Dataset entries

--- src/design/assert_macros.svh ---
// Concurrent assertion helpers, clocked and reset-qualified.
`ifndef ASSERT_MACROS_SVH
`define ASSERT_MACROS_SVH

`ifndef ASSERT_OFF

// prop must hold at every edge out of reset
`define ASSERT_HOLDS(lbl, clk, rst_n, prop) \
    lbl: assert property (@(posedge clk) disable iff (!rst_n) prop) \
        else $error("assertion failed");

// cond must never be true out of reset
`define ASSERT_NEVER(lbl, clk, rst_n, cond) \
    lbl: assert property (@(posedge clk) disable iff (!rst_n) !(cond)) \
        else $error("forbidden condition seen");

`else

`define ASSERT_HOLDS(lbl, clk, rst_n, prop)
`define ASSERT_NEVER(lbl, clk, rst_n, cond)

`endif

`endif

--- src/design/cau_pkg.sv ---
`timescale 1ns / 1ps
`default_nettype none

package cau_pkg;

    localparam int DEF_PART_WIDTH = 16;
    localparam int DEF_FRAC_BITS  = 8;

    typedef enum logic [2:0] {
        OP_ADD = 3'd0,
        OP_SUB = 3'd1,
        OP_MUL = 3'd2,
        OP_DIV = 3'd3,
        OP_EQ  = 3'd4,
        OP_NE  = 3'd5,
        OP_NEG = 3'd6
    } op_t;

    // per-word control travelling down the pipe
    typedef struct packed {
        logic valid;
        logic is_div;
        logic neg_re;
        logic neg_im;
        logic ovf_re;
        logic ovf_im;
        logic cond;
        logic sat;
        logic dz;
    } ctl_t;

endpackage

`default_nettype wire

--- src/design/cau_div_step.sv ---
`timescale 1ns / 1ps
`default_nettype none

// One restoring-division step for both parts, quotient bit SHIFT.
module cau_div_step #(
    parameter int PART_WIDTH = 16,
    parameter int FRAC_BITS  = 8,
    parameter int SHIFT      = 0
) (
    input  wire                                  clk,
    input  wire                                  rst_n,
    input  wire                                  en,
    input  cau_pkg::ctl_t                        ctl_in,
    input  wire  signed [PART_WIDTH-1:0]         res_re_in,
    input  wire  signed [PART_WIDTH-1:0]         res_im_in,
    input  wire  [2*PART_WIDTH-1:0]              den_in,
    input  wire  [2*PART_WIDTH+FRAC_BITS:0]      rem_re_in,
    input  wire  [2*PART_WIDTH+FRAC_BITS:0]      rem_im_in,
    input  wire  [PART_WIDTH-1:0]                quo_re_in,
    input  wire  [PART_WIDTH-1:0]                quo_im_in,
    output cau_pkg::ctl_t                        ctl_out,
    output logic signed [PART_WIDTH-1:0]         res_re_out,
    output logic signed [PART_WIDTH-1:0]         res_im_out,
    output logic [2*PART_WIDTH-1:0]              den_out,
    output logic [2*PART_WIDTH+FRAC_BITS:0]      rem_re_out,
    output logic [2*PART_WIDTH+FRAC_BITS:0]      rem_im_out,
    output logic [PART_WIDTH-1:0]                quo_re_out,
    output logic [PART_WIDTH-1:0]                quo_im_out
);
    import cau_pkg::*;

    localparam int W  = PART_WIDTH;
    localparam int RW = 2*W + FRAC_BITS + 1;
    localparam int CW = RW + W;

    ctl_t                ctl_reg;
    logic signed [W-1:0] re_reg, im_reg;
    logic [2*W-1:0]      den_reg;
    logic [RW-1:0]       rre_reg, rim_reg, rre_next, rim_next;
    logic [W-1:0]        qre_reg, qim_reg, qre_next, qim_next;

    always_comb
    begin
        logic [CW-1:0] dsh;
        logic          ge_re, ge_im;
        dsh   = CW'(den_in) << SHIFT;
        ge_re = CW'(rem_re_in) >= dsh;
        ge_im = CW'(rem_im_in) >= dsh;
        rre_next = ge_re ? RW'(CW'(rem_re_in) - dsh) : rem_re_in;
        rim_next = ge_im ? RW'(CW'(rem_im_in) - dsh) : rem_im_in;
        qre_next = quo_re_in | (W'(ge_re) << SHIFT);
        qim_next = quo_im_in | (W'(ge_im) << SHIFT);
    end

    always_ff @(posedge clk or negedge rst_n)
    begin
        if (!rst_n)
        begin
            ctl_reg <= '0;
        end
        else if (en)
        begin
            ctl_reg <= ctl_in;
        end
    end

    always_ff @(posedge clk)
    begin
        if (en)
        begin
            re_reg  <= res_re_in;
            im_reg  <= res_im_in;
            den_reg <= den_in;
            rre_reg <= rre_next;
            rim_reg <= rim_next;
            qre_reg <= qre_next;
            qim_reg <= qim_next;
        end
    end

    assign ctl_out    = ctl_reg;
    assign res_re_out = re_reg;
    assign res_im_out = im_reg;
    assign den_out    = den_reg;
    assign rem_re_out = rre_reg;
    assign rem_im_out = rim_reg;
    assign quo_re_out = qre_reg;
    assign quo_im_out = qim_reg;

endmodule

`default_nettype wire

### [Exercise objective]
All of the entries, from the first line to the last, should be duplicated exactly.

### [Your solution]
--- src/design/assert_macros.svh ---
// Concurrent assertion helpers, clocked and reset-qualified.
`ifndef ASSERT_MACROS_SVH
`define ASSERT_MACROS_SVH

`ifndef ASSERT_OFF

// prop must hold at every edge out of reset
`define ASSERT_HOLDS(lbl, clk, rst_n, prop) \
    lbl: assert property (@(posedge clk) disable iff (!rst_n) prop) \
        else $error("assertion failed");

// cond must never be true out of reset
`define ASSERT_NEVER(lbl, clk, rst_n, cond) \
    lbl: assert property (@(posedge clk) disable iff (!rst_n) !(cond)) \
        else $error("forbidden condition seen");

`else

`define ASSERT_HOLDS(lbl, clk, rst_n, prop)
`define ASSERT_NEVER(lbl, clk, rst_n, cond)

`endif

`endif

--- src/design/cau_pkg.sv ---
`timescale 1ns / 1ps
`default_nettype none

package cau_pkg;

    localparam int DEF_PART_WIDTH = 16;
    localparam int DEF_FRAC_BITS  = 8;

    typedef enum logic [2:0] {
        OP_ADD = 3'd0,
        OP_SUB = 3'd1,
        OP_MUL = 3'd2,
        OP_DIV = 3'd3,
        OP_EQ  = 3'd4,
        OP_NE  = 3'd5,
        OP_NEG = 3'd6
    } op_t;

    // per-word control travelling down the pipe
    typedef struct packed {
        logic valid;
        logic is_div;
        logic neg_re;
        logic neg_im;
        logic ovf_re;
        logic ovf_im;
        logic cond;
        logic sat;
        logic dz;
    } ctl_t;

endpackage

`default_nettype wire

--- src/design/cau_div_step.sv ---
`timescale 1ns / 1ps
`default_nettype none

// One restoring-division step for both parts, quotient bit SHIFT.
module cau_div_step #(
    parameter int PART_WIDTH = 16,
    parameter int FRAC_BITS  = 8,
    parameter int SHIFT      = 0
) (
    input  wire                                  clk,
    input  wire                                  rst_n,
    input  wire                                  en,
    input  cau_pkg::ctl_t                        ctl_in,
    input  wire  signed [PART_WIDTH-1:0]         res_re_in,
    input  wire  signed [PART_WIDTH-1:0]         res_im_in,
    input  wire  [2*PART_WIDTH-1:0]              den_in,
    input  wire  [2*PART_WIDTH+FRAC_BITS:0]      rem_re_in,
    input  wire  [2*PART_WIDTH+FRAC_BITS:0]      rem_im_in,
    input  wire  [PART_WIDTH-1:0]                quo_re_in,
    input  wire  [PART_WIDTH-1:0]                quo_im_in,
    output cau_pkg::ctl_t                        ctl_out,
    output logic signed [PART_WIDTH-1:0]         res_re_out,
    output logic signed [PART_WIDTH-1:0]         res_im_out,
    output logic [2*PART_WIDTH-1:0]              den_out,
    output logic [2*PART_WIDTH+FRAC_BITS:0]      rem_re_out,
    output logic [2*PART_WIDTH+FRAC_BITS:0]      rem_im_out,
    output logic [PART_WIDTH-1:0]                quo_re_out,
    output logic [PART_WIDTH-1:0]                quo_im_out
);
    import cau_pkg::*;

    localparam int W  = PART_WIDTH;
    localparam int RW = 2*W + FRAC_BITS + 1;
    localparam int CW = RW + W;

    ctl_t                ctl_reg;
    logic signed [W-1:0] re_reg, im_reg;
    logic [2*W-1:0]      den_reg;
    logic [RW-1:0]       rre_reg, rim_reg, rre_next, rim_next;
    logic [W-1:0]        qre_reg, qim_reg, qre_next, qim_next;

    always_comb
    begin
        logic [CW-1:0] dsh;
        logic          ge_re, ge_im;
        dsh   = CW'(den_in) << SHIFT;
        ge_re = CW'(rem_re_in) >= dsh;
        ge_im = CW'(rem_im_in) >= dsh;
        rre_next = ge_re ? RW'(CW'(rem_re_in) - dsh) : rem_re_in;
        rim_next = ge_im ? RW'(CW'(rem_im_in) - dsh) : rem_im_in;
        qre_next = quo_re_in | (W'(ge_re) << SHIFT);
        qim_next = quo_im_in | (W'(ge_im) << SHIFT);
    end

    always_ff @(posedge clk or negedge rst_n)
    begin
        if (!rst_n)
        begin
            ctl_reg <= '0;
        end
        else if (en)
        begin
            ctl_reg <= ctl_in;
        end
    end

    always_ff @(posedge clk)
    begin
        if (en)
        begin
            re_reg  <= res_re_in;
            im_reg  <= res_im_in;
            den_reg <= den_in;
            rre_reg <= rre_next;
            rim_reg <= rim_next;
            qre_reg <= qre_next;
            qim_reg <= qim_next;
        end
    end

    assign ctl_out    = ctl_reg;
    assign res_re_out = re_reg;
    assign res_im_out = im_reg;
    assign den_out    = den_reg;
    assign rem_re_out = rre_reg;
    assign rem_im_out = rim_reg;
    assign quo_re_out = qre_reg;
    assign quo_im_out = qim_reg;

endmodule

`default_nettype wire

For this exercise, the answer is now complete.